Realblonde Realblonde 8 years
Have you ever made love to a woman? Orgasm is almost always guaranteed! ha ha. Anyway, he is married and they NEVER leave their wives. Move on...
mortiana mortiana 8 years
As I said before, thank you for commenting but I think this woman should first of all analyze where she stands, what she wants in life, and be ready to pay the consequences of her actions. WHat I do agree on is that affairs are wrong a lot of people get hurt, I have a friend who is in one and all the comments will be great for her so I will tell her to sign in to Dear Sugar. I do believe also that the "O" issue will not happen if the situation is not confortable enough and knowing that she is in a relationship that is prohibited well that has a lot to do with her being orgasm-less. I do agree with Fashion Doll it takes 2 to cheat, so it's both their faults but maybe this woman needs someone to put some sense into her and I believe this section of comments is to help others out not to judge.
mortiana mortiana 8 years
Thabk you for all the comments.
vmruby vmruby 8 years
He obviously doesn't have much sense and IMO has very little respect for his wife or any woman for that matter, but she should know better, because karma has a way of giving it back. And please, I sincerly doubt that this so called "hard time" she's getting from a bunch of strangers is going to stop her.(Which by the way she opened up that can of worms by posting here in a public forum for everyone else to comment on). I stand by my previous post.She should not be sleeping with with a married man, IT'S WRONG! Not having an orgasm while having sex ,is the very least of her problems. Maybe the reason she can't is possibly caused by guilt?
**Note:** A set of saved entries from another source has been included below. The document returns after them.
// ALU_TOP
module ALU_TOP #(parameter width = 16)(
    input [width - 1:0] A,
    input [width - 1:0] B,
    input [3:0] ALU_FUN,
    input clk,rst,
    output  [width - 1:0] Arith_OUT,
    output  Carry_OUT,
    output  Arith_Flag,
    output  [width - 1:0] Logic_OUT,
    output  Logic_Flag,
    output  [width - 1:0] CMP_OUT,
    output  CMP_Flag,
    output  [width - 1:0] Shift_OUT,
    output  Shift_Flag
    );
export LEC_CHECK = 0
export ABC_AREA = 1
export CAP_MARGIN = 20
export CORE_MARGIN = 2
export CORE_UTILIZATION = 71
export CTS_CLUSTER_DIAMETER = 357
export CTS_CLUSTER_SIZE = 95
export PLACE_DENSITY = 0.36
export SETUP_SLACK_MARGIN = 2.93
export SLEW_MARGIN = 20
export TNS_END_PERCENT = 5
create_clock -name core_clock -period 12.0 [get_ports {clk}]
run.sh (not shown) runs the stock make flow with config.mk's settings and CLKGATE_MAP_FILE=.
The baseline failed in 5_1_grt (GRT-0116).
Then changed:
- ABC_AREA: 1 -> default
- CORE_UTILIZATION: 71 -> 40
- CTS_CLUSTER_DIAMETER: 357 -> default
- CTS_CLUSTER_SIZE: 95 -> default
- PLACE_DENSITY: 0.36 -> default
- SETUP_SLACK_MARGIN: 2.93 -> 4.62
- TNS_END_PERCENT: 5 -> default
- clock period: 12.0 -> 32.5 ns (I/O delays scaled with it)
Effect:
- Now the flow ran to the end with no violations
- area after synthesis increases by 0.69%
- die size increases by 76%
- synthesized cell count decreases by 12%
Then changed:
- CORE_UTILIZATION: 40 -> 68
- SETUP_SLACK_MARGIN: 4.62 -> default
- clock period: 32.5 -> 16.8 ns (I/O delays scaled with it)
After rerunning: The changed run did not get past 4_1_cts with DPL-0033; synthesized cell count is unchanged; synthesized area stays the same; die area fell by 40%.
Then changed:
- CORE_UTILIZATION: 68 -> 40
- clock period: 16.8 -> 33.0 ns (I/O delays scaled with it)
What happened: This time the run completed with no timing, DRC or antenna violations; die area climbs by about 70%; synthesized cell count stays the same; area after synthesis stays the same.
==> delta: inputs <==
// top
module top(input clk, rst_raw, up, left, right, down, 
           input [15:0]switches, output dp,a,b,c,d,e,f,g, output [3:0]anode,
           output load_done, output reg fsm_done);
    wire [7:0] A, B;     
    wire [3:0] init_ram_addr, fsm_ram_addr, ram_addr;    
    wire [1:0] rf_w_addr;
    wire rf_w_en;
    wire ram_w_en, init_ram_w_en, fsm_ram_w_en;    
    wire [1:0] reg_r_addr1, reg_r_addr2, reg_r_addr3, reg_r_addr4;
    wire [7:0] init_w_ram_data, fsm_w_ram_data, 
               w_ram_data, r_ram_data;   
    wire acc_en, acc_clear;
    wire done;
    wire [3:0] pp0, pp1;  
    wire [1:0] A1, A2, B1, B2;   
    wire [4:0] acc;  
    wire [4:0] C11, C12, C21, C22;   
    wire up_clean, left_clean, rst, right_clean, down_clean;    
    reg load_en;
    reg load_button;     
    reg start_button;    
    reg C11_button, C12_button, C21_button, C22_button;  
    reg display;     
    debouncer udb(.clk(clk), .raw(up), .clean(up_clean)); 
    debouncer ldb(.clk(clk), .raw(left), .clean(left_clean)); 
    debouncer cdb(.clk(clk), .raw(rst_raw), .clean(rst));  
    debouncer rdb(.clk(clk), .raw(right), .clean(right_clean)); 
    debouncer ddb(.clk(clk), .raw(down), .clean(down_clean)); 
    load_RAM init(.clk(clk), 
                  .rst(rst), 
  ...
clock: 2.36 ns
lec_check: 0
cap_margin: 20
core_margin: 2
core_utilization: 58
cts_cluster_size: 61
hold_slack_margin: -0.0
min_routing_layer: met2
place_density_lb_addon: 0.03
slew_margin: 5
run.sh (not shown) runs the stock make flow with config.mk's settings and CLKGATE_MAP_FILE=.
==> inputs of fjord, as changes to delta <==
- CELL_PAD_IN_SITES_DETAIL_PLACEMENT: unset -> 1
- CELL_PAD_IN_SITES_GLOBAL_PLACEMENT: unset -> 2
- CORE_UTILIZATION: 58 -> 40
- CTS_CLUSTER_SIZE: 61 -> unset
- HOLD_SLACK_MARGIN: -0.0 -> unset
- MIN_ROUTING_LAYER: met2 -> unset
- PLACE_DENSITY_LB_ADDON: 0.03 -> unset
- SLEW_MARGIN: 5 -> 20
==> flow/constraint.sdc (replaced) <==
create_clock -name core_clock -period 10.0 [get_ports {clk}]
set_input_delay 2.0000 -clock core_clock [delete_from_list [all_inputs] [get_ports {clk}]]
set_output_delay 2.0000 -clock core_clock [all_outputs]
set_load 0.01 [all_outputs]
==> comparison <==
delta finished with timing, DRC and antenna clean. fjord ran to the end with no violations.
In fjord the clock skew is higher than in delta, by 0.0017 ns.
Sequential power: fjord is lower than delta (76%).
Between delta and fjord, the lower cell area is in fjord (gap 6.5%, measured against fjord).
In flip-flop count, delta and fjord do not differ.
In delta the global-route usage is higher than in fjord, by 17 points.
Of delta and fjord, delta has the higher via count (gap about 47%, measured against fjord).
Between fjord and delta, the lower die area is in delta (gap about 44%, measured against delta).
Against fjord, the cell count of delta is higher by about 0.8%.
fashion_doll24 fashion_doll24 8 years
I've been there myself, and trust me summer roberts, it's definitely NOT always about your guy not being willing to help you get there! It just takes more time for some of us to get to know what feels good and what doesn't. And although I'm not a big fan of cheating AT ALL, is anyone here considering the fact that it takes two to cheat?? He is the one that's married, so why should she be called a homewrecker?? If he really loved his wife he wouldn't be with anyone else. So stop giving her a hard time, I think she's getting the picture already.
summer-roberts summer-roberts 8 years
Perhaps the truth here is that he is unwilling to help you get there. Otherwise he would want you to enjoy it as much as he does, right? Why would you continue to be with someone for over a year(married or not)who obviously does not care about your being satisfied? Respect your self enough to get out of this relationship as soon as possible.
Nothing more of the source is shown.